— PROBLEM REQUIREMENTS —
Only the lines of the data below from the one with "-- critical path, cell" through the one with "io_pins = 61" are wanted. Repeat them exactly.

Start of DATA TO EXAMINE

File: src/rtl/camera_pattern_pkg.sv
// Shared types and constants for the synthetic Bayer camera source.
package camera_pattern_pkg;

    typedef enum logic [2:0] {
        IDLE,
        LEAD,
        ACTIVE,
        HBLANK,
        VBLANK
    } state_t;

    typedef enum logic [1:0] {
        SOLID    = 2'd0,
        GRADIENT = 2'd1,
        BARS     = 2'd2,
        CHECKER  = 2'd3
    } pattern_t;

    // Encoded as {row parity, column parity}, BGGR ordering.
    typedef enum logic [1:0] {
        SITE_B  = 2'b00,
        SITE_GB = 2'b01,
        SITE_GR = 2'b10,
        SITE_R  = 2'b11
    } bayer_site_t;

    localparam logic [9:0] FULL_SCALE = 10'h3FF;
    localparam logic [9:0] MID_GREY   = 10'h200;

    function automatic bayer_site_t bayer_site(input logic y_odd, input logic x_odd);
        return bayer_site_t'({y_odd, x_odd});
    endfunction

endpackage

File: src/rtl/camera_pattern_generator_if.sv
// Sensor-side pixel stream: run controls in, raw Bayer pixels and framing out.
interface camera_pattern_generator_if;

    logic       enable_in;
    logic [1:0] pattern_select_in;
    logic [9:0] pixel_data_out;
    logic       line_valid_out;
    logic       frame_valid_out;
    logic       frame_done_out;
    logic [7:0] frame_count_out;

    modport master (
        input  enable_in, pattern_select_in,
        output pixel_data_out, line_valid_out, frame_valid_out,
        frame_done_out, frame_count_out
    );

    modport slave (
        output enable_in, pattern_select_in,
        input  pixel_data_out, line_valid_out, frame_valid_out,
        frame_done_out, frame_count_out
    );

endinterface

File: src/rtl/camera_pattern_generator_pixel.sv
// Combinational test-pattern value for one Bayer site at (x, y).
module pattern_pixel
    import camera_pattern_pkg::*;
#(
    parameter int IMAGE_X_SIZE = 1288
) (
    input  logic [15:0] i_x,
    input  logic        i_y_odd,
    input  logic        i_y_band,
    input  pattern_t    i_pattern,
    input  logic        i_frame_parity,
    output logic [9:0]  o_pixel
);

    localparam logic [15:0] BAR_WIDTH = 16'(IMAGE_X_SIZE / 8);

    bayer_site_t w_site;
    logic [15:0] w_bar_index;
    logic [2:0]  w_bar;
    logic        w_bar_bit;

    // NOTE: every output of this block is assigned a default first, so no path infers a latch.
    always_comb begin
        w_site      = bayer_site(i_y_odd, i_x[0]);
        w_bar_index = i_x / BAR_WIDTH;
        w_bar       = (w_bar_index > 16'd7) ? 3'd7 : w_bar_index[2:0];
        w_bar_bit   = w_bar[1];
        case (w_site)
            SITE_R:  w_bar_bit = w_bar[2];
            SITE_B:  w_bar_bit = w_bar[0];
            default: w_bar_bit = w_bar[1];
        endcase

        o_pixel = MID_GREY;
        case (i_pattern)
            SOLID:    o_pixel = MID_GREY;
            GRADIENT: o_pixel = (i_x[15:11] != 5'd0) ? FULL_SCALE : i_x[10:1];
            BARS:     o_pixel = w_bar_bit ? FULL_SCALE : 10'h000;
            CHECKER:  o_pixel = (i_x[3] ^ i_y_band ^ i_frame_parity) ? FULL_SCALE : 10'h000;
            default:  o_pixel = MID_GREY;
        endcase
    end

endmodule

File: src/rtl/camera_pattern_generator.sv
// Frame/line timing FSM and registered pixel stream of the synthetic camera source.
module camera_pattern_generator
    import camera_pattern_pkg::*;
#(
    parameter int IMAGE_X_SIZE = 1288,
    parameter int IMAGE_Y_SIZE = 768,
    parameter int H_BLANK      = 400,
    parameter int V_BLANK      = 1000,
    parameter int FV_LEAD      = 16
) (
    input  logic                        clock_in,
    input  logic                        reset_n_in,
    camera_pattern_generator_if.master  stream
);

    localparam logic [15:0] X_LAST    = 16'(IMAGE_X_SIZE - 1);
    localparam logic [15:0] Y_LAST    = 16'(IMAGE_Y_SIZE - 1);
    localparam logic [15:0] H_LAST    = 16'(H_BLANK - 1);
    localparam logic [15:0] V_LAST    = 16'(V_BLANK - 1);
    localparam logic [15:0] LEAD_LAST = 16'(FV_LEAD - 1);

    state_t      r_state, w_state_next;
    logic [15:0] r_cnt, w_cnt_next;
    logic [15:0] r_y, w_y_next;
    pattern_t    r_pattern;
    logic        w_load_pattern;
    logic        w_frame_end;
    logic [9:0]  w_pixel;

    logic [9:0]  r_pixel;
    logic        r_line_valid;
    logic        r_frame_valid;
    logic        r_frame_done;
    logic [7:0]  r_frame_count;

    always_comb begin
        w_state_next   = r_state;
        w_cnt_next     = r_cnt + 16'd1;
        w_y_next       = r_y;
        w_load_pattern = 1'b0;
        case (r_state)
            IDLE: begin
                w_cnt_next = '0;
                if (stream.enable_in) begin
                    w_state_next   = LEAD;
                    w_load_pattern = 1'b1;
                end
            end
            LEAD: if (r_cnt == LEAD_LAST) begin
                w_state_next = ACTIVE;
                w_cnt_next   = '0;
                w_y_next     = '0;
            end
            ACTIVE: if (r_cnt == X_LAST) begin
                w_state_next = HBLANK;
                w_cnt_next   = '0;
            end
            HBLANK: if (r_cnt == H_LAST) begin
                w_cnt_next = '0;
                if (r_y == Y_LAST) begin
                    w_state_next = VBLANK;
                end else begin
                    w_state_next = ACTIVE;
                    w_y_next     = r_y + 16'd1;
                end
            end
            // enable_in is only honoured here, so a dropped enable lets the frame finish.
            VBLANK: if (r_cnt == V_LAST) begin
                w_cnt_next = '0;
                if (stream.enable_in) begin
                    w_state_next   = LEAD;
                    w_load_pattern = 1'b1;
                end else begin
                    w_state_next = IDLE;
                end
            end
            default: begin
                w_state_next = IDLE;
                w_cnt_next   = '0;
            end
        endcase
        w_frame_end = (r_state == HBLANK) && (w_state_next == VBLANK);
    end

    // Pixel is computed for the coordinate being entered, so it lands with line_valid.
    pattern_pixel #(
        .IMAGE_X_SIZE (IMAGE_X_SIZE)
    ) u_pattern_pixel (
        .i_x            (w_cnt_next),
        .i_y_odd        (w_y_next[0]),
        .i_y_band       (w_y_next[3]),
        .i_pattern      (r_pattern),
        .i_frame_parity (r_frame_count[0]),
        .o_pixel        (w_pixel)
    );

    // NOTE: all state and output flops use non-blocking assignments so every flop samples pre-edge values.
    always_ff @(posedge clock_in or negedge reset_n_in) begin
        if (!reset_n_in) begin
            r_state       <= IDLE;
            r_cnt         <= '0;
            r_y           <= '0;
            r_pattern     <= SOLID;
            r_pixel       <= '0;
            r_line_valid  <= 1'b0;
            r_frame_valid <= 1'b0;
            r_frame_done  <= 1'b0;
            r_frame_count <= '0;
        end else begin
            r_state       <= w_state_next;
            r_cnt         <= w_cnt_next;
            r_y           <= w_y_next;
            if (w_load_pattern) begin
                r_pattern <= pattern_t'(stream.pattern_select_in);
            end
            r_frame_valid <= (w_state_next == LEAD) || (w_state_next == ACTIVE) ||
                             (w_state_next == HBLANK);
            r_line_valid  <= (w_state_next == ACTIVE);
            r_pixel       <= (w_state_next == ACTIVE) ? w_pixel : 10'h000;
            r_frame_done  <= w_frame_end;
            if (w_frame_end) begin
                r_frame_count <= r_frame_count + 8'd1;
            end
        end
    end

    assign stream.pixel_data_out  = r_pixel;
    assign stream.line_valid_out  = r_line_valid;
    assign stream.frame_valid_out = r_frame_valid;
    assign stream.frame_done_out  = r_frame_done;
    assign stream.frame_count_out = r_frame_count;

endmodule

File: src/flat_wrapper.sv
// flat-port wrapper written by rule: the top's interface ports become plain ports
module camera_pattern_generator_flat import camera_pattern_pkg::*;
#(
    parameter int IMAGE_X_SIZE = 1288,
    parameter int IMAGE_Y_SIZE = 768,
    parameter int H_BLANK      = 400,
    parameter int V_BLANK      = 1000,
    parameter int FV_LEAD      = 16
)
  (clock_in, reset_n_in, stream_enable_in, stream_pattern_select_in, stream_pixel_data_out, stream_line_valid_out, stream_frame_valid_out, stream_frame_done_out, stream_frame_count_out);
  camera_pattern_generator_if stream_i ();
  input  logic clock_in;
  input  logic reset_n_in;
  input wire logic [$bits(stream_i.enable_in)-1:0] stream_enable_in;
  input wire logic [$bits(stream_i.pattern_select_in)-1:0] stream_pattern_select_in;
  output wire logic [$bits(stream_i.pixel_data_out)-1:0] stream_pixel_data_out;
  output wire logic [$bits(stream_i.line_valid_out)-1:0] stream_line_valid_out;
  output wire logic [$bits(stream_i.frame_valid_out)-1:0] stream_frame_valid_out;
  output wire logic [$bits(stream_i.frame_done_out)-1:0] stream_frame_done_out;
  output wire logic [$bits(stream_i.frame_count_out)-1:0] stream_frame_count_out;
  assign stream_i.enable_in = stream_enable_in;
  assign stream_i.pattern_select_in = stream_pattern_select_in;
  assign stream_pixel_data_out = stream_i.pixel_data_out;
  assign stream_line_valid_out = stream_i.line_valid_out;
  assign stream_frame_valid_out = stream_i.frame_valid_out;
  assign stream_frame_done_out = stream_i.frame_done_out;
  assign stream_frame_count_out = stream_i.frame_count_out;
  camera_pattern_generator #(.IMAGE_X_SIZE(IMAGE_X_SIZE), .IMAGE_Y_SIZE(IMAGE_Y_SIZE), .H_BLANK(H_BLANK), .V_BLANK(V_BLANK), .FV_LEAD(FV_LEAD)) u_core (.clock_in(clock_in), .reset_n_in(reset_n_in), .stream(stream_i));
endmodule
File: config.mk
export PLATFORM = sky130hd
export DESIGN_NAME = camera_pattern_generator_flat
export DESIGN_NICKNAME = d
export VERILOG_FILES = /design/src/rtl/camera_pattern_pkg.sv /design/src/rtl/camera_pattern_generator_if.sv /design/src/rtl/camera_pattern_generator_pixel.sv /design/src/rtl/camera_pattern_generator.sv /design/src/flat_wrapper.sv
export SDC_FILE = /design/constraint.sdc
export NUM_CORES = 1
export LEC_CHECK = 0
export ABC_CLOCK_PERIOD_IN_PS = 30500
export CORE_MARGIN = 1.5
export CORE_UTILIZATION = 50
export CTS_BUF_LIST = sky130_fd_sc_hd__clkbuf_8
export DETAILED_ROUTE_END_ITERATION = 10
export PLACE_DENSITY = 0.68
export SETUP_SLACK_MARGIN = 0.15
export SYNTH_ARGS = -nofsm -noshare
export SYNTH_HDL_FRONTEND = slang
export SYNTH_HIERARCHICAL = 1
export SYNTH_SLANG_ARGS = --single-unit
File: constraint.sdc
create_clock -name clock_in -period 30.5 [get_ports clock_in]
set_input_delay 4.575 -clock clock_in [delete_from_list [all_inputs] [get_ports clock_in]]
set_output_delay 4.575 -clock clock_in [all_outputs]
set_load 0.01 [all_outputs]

End of DATA TO EXAMINE
Start of DATA TO EXAMINE

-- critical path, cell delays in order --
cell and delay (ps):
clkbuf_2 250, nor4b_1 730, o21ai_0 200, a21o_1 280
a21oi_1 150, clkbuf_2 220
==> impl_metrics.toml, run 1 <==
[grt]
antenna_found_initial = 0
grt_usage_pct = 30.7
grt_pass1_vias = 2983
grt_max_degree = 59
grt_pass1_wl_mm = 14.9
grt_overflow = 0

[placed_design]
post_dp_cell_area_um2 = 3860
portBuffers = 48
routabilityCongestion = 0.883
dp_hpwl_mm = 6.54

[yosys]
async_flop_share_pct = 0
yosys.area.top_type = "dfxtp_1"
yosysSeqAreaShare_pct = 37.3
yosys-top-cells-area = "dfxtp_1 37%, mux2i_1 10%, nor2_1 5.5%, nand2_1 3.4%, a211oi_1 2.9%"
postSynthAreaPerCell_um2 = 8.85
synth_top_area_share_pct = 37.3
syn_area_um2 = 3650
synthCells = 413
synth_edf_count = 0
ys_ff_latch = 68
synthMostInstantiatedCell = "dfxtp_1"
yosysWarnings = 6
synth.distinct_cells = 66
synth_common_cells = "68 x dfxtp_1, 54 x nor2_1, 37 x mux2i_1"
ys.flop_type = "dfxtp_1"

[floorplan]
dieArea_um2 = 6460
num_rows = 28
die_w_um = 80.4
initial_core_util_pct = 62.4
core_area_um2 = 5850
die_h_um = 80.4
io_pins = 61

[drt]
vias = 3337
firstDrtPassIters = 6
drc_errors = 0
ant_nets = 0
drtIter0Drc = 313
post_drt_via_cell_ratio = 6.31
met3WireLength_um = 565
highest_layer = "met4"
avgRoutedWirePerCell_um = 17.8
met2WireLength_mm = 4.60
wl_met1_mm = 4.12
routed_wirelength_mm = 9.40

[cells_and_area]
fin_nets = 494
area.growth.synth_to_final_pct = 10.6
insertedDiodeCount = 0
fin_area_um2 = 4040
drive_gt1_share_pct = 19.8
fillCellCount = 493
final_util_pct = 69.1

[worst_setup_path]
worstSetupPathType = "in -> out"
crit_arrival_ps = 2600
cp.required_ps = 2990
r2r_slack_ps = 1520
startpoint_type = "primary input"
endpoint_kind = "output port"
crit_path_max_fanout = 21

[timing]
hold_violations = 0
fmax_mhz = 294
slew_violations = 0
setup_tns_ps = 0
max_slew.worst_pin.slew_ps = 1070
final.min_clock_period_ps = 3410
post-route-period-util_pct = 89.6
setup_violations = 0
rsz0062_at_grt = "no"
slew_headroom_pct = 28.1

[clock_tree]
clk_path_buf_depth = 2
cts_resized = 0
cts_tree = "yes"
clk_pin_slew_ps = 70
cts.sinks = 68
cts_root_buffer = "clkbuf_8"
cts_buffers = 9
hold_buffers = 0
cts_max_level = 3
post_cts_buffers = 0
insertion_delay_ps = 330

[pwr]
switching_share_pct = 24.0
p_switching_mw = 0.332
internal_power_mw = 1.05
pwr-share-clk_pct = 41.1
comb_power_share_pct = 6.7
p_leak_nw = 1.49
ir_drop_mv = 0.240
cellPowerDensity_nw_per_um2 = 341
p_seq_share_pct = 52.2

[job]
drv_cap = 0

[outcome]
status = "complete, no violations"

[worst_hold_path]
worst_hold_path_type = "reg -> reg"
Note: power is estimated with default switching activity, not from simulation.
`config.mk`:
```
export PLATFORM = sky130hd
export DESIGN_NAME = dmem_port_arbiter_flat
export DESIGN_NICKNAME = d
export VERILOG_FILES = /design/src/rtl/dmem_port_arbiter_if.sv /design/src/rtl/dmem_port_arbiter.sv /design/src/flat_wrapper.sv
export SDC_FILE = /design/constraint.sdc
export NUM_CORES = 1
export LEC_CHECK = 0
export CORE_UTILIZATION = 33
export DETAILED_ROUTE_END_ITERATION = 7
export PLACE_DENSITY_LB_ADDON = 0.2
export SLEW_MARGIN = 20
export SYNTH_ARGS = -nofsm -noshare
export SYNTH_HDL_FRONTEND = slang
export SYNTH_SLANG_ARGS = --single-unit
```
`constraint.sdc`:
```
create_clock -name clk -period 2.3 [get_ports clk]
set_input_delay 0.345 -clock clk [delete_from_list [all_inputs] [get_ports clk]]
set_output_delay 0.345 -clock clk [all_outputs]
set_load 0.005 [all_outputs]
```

End of DATA TO EXAMINE

— OUTPUT FOR THIS TASK —
-- critical path, cell delays in order --
cell and delay (ps):
clkbuf_2 250, nor4b_1 730, o21ai_0 200, a21o_1 280
a21oi_1 150, clkbuf_2 220
==> impl_metrics.toml, run 1 <==
[grt]
antenna_found_initial = 0
grt_usage_pct = 30.7
grt_pass1_vias = 2983
grt_max_degree = 59
grt_pass1_wl_mm = 14.9
grt_overflow = 0

[placed_design]
post_dp_cell_area_um2 = 3860
portBuffers = 48
routabilityCongestion = 0.883
dp_hpwl_mm = 6.54

[yosys]
async_flop_share_pct = 0
yosys.area.top_type = "dfxtp_1"
yosysSeqAreaShare_pct = 37.3
yosys-top-cells-area = "dfxtp_1 37%, mux2i_1 10%, nor2_1 5.5%, nand2_1 3.4%, a211oi_1 2.9%"
postSynthAreaPerCell_um2 = 8.85
synth_top_area_share_pct = 37.3
syn_area_um2 = 3650
synthCells = 413
synth_edf_count = 0
ys_ff_latch = 68
synthMostInstantiatedCell = "dfxtp_1"
yosysWarnings = 6
synth.distinct_cells = 66
synth_common_cells = "68 x dfxtp_1, 54 x nor2_1, 37 x mux2i_1"
ys.flop_type = "dfxtp_1"

[floorplan]
dieArea_um2 = 6460
num_rows = 28
die_w_um = 80.4
initial_core_util_pct = 62.4
core_area_um2 = 5850
die_h_um = 80.4
io_pins = 61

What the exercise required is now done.